Each line containing the string "RiseW" should be copied out of the entries.

Input records.
--

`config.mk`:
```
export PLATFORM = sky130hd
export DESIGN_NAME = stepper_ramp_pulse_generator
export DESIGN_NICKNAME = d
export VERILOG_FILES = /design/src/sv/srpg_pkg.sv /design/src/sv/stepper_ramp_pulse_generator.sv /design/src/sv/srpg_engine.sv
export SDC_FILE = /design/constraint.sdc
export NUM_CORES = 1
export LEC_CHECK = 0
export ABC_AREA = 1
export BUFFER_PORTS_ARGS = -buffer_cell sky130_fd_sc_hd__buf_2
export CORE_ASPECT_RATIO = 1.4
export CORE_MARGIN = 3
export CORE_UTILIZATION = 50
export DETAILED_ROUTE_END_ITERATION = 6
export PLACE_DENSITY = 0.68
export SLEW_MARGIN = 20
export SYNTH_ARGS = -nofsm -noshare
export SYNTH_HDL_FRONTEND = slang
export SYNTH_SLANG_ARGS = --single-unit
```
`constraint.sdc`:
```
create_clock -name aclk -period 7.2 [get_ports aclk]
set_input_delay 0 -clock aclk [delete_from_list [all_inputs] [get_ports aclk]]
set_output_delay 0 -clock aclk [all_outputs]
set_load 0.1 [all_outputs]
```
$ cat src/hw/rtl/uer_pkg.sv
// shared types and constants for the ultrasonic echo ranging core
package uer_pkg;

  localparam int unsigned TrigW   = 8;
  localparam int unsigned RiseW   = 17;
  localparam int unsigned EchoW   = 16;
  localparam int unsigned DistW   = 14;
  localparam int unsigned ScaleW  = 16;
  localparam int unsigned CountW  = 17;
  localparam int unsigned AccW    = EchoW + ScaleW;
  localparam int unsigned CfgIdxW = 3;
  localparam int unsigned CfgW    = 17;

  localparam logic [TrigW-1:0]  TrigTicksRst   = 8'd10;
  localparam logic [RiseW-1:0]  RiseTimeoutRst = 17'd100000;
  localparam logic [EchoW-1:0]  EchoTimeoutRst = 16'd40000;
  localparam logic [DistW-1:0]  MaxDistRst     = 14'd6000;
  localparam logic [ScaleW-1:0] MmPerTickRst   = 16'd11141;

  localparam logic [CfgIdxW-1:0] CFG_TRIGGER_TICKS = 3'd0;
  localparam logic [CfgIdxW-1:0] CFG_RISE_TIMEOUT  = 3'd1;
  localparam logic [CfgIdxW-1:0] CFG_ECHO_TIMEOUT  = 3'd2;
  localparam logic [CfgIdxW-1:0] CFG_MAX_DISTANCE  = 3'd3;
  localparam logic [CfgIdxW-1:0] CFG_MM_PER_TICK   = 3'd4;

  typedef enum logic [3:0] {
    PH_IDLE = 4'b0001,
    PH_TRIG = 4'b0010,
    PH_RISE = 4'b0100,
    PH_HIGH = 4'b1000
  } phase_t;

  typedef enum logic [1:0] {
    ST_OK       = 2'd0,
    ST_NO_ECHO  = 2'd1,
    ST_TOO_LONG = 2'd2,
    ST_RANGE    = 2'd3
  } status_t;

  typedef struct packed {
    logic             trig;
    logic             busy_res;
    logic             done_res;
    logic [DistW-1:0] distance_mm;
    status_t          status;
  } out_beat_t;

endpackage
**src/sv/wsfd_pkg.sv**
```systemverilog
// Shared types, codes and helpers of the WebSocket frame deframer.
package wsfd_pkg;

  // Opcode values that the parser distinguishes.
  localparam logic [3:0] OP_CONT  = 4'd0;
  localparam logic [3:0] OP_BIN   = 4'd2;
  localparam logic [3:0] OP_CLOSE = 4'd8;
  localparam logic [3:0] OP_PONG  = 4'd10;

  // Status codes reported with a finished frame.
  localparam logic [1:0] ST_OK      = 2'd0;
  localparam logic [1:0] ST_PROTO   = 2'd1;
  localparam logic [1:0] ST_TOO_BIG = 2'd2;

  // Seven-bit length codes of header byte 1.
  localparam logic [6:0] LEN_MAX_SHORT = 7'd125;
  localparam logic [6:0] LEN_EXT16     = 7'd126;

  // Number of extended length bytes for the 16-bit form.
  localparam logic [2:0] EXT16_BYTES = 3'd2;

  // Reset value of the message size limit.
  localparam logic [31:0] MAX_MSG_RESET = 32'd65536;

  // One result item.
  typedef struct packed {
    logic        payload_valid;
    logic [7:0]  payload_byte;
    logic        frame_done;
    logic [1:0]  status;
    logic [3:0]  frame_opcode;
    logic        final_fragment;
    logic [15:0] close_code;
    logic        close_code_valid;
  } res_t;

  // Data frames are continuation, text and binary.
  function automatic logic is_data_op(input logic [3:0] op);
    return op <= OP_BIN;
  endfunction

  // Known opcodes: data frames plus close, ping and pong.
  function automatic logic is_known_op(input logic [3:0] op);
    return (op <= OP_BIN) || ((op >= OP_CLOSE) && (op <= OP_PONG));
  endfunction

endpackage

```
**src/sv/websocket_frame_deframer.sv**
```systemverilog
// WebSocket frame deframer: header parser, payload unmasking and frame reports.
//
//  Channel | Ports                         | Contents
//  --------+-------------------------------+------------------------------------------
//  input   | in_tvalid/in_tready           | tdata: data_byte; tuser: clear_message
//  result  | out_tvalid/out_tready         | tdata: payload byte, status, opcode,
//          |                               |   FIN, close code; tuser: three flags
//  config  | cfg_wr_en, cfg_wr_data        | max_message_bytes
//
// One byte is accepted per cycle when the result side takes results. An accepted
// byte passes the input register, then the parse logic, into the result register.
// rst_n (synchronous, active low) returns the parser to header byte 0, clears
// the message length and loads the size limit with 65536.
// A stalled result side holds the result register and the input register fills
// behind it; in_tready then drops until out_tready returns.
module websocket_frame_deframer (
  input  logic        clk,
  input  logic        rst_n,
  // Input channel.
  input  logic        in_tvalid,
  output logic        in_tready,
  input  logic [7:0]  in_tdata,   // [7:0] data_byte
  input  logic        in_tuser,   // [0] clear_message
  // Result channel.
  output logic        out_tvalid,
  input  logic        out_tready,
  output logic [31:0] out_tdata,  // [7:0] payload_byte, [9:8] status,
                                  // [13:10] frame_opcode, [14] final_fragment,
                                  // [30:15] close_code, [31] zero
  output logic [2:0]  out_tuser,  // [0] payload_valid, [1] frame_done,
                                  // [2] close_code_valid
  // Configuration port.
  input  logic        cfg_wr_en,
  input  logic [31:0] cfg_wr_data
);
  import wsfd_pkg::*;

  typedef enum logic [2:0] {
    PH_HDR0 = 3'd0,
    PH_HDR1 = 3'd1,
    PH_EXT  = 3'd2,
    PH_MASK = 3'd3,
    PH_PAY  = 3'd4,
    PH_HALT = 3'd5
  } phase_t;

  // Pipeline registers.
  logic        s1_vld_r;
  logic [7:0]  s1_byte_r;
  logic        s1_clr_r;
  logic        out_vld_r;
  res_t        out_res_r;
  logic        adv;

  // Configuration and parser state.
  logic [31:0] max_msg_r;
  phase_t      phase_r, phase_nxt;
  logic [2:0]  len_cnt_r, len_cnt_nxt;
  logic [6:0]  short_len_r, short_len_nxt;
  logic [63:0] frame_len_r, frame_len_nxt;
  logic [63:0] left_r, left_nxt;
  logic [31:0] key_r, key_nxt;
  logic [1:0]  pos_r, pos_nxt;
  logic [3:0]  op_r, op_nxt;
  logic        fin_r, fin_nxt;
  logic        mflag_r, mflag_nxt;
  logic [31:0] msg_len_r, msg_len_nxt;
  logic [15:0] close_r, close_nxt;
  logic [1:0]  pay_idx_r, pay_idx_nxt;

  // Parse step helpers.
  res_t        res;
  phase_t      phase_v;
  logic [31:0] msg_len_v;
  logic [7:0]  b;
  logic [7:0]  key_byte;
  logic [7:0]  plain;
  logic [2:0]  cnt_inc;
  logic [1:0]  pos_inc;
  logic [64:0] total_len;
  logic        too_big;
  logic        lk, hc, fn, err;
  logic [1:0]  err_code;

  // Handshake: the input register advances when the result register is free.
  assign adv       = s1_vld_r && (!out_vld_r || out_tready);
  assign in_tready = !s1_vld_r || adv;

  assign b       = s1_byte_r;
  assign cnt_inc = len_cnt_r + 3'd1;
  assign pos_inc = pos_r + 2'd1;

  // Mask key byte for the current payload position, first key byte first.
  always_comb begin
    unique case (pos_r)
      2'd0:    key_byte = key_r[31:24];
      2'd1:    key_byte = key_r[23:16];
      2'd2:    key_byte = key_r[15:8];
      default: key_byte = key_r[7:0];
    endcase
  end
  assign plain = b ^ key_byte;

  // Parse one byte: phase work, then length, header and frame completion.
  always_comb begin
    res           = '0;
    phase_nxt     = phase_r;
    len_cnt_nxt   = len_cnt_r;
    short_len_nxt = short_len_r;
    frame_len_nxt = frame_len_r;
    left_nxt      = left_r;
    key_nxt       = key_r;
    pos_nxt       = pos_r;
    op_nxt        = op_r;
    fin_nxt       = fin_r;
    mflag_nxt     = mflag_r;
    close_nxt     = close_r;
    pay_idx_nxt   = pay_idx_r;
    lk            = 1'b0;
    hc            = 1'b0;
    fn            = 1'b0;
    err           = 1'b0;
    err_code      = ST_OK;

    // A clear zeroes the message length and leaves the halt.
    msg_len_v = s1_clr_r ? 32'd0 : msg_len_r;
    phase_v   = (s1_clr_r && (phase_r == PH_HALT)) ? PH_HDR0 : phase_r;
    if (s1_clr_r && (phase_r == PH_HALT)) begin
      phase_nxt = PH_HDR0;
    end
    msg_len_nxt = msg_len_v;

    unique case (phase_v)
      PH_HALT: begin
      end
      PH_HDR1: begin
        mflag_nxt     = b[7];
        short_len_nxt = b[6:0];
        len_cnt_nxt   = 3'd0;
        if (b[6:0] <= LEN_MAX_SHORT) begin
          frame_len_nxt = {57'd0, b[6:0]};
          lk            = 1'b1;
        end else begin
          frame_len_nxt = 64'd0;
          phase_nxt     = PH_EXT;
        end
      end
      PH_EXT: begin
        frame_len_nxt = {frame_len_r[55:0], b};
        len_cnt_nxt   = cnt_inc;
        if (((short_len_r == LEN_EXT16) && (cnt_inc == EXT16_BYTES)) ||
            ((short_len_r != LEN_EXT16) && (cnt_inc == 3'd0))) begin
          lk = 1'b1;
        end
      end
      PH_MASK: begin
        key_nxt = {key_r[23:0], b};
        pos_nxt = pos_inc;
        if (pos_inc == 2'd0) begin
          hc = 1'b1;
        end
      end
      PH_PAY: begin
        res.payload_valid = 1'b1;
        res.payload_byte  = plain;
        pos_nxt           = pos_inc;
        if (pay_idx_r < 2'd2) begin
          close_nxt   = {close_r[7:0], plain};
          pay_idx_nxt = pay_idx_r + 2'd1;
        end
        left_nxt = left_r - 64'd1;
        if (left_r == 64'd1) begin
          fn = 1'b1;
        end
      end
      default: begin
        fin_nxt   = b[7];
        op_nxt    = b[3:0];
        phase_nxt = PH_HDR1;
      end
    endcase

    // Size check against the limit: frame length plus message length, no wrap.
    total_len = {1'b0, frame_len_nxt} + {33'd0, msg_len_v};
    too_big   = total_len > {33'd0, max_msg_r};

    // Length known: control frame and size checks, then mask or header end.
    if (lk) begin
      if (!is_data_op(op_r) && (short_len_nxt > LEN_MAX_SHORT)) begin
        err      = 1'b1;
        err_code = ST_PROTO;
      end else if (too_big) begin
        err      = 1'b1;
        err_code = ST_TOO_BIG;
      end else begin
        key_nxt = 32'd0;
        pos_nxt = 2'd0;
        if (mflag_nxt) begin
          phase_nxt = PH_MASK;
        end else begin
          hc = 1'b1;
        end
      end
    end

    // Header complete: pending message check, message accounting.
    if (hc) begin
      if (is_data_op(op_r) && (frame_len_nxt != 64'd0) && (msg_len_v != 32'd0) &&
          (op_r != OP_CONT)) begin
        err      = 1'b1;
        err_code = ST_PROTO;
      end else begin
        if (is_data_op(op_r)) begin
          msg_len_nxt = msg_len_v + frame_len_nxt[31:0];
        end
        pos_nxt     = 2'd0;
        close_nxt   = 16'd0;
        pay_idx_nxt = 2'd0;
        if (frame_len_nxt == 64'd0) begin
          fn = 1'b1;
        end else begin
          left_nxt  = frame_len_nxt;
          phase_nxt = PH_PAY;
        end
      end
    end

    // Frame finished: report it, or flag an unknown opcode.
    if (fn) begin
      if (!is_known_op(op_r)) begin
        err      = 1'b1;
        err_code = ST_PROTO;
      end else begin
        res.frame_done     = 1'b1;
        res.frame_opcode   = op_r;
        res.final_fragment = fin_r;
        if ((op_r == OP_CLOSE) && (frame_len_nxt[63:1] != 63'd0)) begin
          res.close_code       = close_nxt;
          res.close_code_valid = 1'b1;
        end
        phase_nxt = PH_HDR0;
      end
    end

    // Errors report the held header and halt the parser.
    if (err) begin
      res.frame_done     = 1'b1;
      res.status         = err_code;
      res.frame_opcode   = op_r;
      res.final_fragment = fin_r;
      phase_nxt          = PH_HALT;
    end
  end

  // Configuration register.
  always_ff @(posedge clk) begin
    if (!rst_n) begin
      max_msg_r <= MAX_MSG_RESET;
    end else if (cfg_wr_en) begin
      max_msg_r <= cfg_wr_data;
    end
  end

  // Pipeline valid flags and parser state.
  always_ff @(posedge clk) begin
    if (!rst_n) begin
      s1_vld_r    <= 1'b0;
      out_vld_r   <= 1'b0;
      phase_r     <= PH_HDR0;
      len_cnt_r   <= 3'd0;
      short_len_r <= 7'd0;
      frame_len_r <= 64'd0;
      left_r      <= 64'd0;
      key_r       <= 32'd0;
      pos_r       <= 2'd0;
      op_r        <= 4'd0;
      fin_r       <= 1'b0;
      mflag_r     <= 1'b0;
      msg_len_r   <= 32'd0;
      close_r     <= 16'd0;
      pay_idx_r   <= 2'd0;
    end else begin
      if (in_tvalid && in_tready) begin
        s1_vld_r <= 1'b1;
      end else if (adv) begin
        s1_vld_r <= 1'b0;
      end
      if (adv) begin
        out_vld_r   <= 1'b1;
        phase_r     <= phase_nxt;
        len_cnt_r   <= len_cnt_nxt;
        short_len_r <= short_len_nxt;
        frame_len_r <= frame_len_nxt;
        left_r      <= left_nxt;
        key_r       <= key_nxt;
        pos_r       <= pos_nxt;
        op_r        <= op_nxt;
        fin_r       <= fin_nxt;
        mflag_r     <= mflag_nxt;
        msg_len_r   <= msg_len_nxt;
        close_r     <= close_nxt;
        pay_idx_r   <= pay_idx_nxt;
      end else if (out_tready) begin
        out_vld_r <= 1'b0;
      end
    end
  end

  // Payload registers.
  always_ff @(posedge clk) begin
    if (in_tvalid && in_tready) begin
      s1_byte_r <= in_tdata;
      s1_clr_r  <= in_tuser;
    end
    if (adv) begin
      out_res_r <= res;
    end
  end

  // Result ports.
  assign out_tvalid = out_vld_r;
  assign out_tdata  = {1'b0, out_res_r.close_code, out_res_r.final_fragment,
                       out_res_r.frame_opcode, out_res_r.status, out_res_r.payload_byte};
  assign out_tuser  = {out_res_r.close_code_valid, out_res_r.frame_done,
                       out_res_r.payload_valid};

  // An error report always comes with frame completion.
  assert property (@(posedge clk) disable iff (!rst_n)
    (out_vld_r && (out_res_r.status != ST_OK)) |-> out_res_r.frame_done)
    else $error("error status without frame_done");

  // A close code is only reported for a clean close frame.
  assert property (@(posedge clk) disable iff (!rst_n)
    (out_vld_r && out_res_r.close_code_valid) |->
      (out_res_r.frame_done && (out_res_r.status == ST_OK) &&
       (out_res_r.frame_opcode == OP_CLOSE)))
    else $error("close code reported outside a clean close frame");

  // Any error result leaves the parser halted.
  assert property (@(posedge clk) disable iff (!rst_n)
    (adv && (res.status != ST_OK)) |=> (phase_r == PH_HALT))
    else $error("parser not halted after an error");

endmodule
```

--

Response to the exercise.
  localparam int unsigned RiseW   = 17;
  localparam logic [RiseW-1:0]  RiseTimeoutRst = 17'd100000;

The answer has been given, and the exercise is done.